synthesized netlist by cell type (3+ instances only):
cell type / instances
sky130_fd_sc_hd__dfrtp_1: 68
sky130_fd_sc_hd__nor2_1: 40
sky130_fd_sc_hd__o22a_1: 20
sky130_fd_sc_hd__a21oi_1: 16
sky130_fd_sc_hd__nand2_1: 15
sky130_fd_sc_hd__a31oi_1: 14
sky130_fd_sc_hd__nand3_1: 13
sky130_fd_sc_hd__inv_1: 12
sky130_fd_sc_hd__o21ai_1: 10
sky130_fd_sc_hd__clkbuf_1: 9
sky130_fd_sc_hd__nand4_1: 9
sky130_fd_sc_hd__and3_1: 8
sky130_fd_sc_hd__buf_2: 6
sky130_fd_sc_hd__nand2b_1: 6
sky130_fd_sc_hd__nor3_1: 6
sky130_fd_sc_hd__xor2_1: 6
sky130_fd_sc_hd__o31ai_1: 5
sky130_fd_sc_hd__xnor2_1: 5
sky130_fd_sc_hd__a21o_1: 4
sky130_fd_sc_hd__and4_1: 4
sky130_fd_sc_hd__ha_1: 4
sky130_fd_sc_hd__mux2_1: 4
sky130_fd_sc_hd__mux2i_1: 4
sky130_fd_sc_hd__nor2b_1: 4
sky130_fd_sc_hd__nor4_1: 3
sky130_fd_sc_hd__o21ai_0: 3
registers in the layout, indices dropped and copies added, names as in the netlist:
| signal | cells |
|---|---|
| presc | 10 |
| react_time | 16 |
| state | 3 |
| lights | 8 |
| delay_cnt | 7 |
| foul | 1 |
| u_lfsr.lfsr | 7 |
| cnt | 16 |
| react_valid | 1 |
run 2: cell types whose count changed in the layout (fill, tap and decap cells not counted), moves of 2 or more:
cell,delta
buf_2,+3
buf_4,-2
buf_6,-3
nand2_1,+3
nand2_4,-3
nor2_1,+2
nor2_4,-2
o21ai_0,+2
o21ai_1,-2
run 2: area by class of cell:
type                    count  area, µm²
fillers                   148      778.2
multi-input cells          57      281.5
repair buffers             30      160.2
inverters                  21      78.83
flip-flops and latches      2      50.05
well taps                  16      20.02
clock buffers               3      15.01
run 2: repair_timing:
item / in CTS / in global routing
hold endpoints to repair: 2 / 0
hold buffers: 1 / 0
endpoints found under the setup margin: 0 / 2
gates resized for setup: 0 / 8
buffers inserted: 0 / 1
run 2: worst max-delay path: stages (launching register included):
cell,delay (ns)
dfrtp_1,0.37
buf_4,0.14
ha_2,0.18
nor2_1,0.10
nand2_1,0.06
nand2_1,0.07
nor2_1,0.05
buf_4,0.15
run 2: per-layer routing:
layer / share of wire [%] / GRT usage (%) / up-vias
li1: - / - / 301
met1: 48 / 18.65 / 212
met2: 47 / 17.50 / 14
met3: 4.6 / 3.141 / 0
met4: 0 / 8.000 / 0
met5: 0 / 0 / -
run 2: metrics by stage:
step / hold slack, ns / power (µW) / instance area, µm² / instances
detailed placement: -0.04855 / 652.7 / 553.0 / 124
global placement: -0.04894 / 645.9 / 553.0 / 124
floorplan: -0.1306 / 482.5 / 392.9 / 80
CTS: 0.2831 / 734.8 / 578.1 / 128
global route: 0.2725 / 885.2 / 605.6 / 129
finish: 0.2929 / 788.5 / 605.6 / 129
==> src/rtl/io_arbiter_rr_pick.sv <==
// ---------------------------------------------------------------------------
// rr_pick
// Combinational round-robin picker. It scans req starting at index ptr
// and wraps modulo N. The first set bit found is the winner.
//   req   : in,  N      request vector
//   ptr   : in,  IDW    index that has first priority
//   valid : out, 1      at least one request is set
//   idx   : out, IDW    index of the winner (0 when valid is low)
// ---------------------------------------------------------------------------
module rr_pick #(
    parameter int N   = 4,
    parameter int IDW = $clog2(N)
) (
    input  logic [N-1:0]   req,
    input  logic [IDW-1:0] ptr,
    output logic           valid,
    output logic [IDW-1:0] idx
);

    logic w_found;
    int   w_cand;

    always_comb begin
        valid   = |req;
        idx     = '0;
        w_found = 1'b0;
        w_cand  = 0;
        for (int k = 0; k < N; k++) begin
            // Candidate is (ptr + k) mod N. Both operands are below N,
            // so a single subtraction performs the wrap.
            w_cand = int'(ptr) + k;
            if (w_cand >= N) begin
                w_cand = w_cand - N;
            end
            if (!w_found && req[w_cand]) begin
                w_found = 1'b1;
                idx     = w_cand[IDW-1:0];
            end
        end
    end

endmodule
...
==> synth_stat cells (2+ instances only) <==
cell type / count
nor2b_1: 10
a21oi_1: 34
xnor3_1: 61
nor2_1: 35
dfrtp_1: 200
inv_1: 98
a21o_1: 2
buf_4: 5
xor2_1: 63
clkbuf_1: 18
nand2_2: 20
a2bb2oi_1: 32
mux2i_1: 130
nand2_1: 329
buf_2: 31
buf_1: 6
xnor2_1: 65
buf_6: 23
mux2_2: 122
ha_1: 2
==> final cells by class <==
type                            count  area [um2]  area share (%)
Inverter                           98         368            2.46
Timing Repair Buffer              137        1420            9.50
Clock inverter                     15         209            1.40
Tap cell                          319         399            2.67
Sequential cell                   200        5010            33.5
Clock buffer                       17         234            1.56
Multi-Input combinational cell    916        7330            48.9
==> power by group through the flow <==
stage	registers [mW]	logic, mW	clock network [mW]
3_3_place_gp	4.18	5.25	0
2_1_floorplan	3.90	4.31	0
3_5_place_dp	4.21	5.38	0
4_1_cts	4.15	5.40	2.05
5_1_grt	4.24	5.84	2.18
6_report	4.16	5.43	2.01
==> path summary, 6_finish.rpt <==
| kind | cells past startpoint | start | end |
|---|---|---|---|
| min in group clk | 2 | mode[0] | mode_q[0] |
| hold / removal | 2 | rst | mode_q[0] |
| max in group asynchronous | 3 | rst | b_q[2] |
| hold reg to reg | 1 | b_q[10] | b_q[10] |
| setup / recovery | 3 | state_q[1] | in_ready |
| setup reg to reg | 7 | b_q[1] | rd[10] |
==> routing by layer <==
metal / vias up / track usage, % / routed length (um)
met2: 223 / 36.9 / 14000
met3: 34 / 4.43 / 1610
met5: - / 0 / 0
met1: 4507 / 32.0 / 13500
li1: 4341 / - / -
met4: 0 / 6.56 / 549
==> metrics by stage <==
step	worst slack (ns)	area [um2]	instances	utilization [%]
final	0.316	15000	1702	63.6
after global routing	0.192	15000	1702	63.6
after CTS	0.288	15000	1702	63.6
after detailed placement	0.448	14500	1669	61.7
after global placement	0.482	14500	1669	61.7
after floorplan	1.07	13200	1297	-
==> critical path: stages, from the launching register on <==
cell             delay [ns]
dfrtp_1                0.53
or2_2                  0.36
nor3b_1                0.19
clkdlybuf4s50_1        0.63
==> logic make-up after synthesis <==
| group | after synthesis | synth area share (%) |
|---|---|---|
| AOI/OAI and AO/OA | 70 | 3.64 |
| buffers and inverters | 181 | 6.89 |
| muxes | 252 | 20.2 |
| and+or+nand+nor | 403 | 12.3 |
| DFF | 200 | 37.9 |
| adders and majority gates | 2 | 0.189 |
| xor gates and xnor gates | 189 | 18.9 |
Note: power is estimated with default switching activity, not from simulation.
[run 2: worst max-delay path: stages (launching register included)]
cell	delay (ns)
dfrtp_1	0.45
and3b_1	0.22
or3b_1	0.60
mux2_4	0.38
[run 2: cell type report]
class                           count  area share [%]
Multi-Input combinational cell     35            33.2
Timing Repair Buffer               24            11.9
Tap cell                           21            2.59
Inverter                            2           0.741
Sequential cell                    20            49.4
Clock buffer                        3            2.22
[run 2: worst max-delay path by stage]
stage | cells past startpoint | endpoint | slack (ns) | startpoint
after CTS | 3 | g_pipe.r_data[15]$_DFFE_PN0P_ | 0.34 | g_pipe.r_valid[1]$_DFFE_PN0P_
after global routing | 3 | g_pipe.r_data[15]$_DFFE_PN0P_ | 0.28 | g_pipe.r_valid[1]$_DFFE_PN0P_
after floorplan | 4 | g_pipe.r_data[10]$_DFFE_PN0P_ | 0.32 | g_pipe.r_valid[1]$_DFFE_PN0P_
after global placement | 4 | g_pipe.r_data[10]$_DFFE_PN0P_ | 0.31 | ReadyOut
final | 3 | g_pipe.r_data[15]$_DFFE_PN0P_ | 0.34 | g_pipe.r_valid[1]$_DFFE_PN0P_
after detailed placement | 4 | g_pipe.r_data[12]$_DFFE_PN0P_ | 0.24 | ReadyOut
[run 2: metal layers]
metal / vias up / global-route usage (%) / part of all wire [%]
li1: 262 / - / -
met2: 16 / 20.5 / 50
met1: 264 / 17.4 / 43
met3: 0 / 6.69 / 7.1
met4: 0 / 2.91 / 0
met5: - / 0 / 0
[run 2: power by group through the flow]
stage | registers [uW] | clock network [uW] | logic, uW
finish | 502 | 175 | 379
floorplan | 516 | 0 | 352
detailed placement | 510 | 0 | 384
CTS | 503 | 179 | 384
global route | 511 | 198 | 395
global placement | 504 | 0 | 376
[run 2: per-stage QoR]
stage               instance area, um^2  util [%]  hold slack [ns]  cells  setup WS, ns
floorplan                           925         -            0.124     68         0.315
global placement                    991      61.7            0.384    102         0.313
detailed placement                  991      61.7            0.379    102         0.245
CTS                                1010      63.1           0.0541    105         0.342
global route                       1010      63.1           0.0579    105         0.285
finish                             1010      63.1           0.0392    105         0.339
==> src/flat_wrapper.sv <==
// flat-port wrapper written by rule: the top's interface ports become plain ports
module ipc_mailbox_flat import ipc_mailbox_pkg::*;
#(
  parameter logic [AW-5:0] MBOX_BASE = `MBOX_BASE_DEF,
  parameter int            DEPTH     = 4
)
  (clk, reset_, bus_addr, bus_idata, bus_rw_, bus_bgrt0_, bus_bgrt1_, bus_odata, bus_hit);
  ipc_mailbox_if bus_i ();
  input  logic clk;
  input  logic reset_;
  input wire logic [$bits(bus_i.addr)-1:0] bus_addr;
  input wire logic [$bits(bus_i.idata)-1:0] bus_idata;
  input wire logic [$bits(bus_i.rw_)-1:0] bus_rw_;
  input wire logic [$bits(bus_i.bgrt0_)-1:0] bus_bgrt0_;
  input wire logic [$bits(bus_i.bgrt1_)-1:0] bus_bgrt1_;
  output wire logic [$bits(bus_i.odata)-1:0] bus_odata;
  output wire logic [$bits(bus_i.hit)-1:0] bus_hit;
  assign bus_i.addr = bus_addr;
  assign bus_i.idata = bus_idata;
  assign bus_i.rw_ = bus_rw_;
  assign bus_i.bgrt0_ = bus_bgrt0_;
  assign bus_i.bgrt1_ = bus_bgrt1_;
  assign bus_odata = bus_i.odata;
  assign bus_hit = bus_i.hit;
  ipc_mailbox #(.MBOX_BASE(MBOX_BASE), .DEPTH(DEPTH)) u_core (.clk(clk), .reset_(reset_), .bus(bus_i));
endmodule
* * *
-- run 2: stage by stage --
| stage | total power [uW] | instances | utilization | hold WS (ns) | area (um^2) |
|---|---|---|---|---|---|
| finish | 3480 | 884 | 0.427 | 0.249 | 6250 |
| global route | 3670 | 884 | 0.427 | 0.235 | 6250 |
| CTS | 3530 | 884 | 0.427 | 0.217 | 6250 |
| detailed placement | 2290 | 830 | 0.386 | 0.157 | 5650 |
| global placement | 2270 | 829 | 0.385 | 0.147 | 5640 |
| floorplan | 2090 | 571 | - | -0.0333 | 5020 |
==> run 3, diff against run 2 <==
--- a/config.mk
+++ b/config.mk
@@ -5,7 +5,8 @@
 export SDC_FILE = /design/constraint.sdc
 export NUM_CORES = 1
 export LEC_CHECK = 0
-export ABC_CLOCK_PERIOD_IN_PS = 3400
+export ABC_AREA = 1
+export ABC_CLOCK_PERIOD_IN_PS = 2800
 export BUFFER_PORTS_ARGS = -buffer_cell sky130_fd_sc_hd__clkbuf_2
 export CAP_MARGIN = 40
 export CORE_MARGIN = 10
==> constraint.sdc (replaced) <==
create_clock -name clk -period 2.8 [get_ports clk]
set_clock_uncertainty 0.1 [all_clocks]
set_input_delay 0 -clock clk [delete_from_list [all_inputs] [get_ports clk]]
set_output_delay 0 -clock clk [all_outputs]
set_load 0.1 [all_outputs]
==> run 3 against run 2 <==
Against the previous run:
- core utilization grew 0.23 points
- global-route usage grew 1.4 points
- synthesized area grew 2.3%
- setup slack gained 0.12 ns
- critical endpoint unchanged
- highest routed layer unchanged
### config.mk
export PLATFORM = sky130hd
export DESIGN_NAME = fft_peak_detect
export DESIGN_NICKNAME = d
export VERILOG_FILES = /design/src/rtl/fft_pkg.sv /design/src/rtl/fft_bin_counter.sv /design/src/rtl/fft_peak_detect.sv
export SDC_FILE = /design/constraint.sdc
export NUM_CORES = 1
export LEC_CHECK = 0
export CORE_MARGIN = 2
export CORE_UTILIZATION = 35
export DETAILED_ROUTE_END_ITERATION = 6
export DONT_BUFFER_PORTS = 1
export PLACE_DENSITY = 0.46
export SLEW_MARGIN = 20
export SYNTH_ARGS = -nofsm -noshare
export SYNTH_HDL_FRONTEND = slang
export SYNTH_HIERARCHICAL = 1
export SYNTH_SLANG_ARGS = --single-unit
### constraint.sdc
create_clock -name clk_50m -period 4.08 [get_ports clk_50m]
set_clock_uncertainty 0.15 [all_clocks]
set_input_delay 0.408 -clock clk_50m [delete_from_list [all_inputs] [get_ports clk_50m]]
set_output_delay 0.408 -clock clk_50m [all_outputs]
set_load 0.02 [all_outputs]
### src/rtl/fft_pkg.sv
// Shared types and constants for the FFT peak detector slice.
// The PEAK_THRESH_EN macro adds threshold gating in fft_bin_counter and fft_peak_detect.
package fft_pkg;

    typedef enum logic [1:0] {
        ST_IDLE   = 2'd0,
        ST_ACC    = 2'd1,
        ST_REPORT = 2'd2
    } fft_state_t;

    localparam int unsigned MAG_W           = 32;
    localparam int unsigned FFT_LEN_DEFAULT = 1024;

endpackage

Assigned task: Scan the material above for lines holding "startpoint" and copy each of them.

Answer below:
| kind | cells past startpoint | start | end |
stage | cells past startpoint | endpoint | slack (ns) | startpoint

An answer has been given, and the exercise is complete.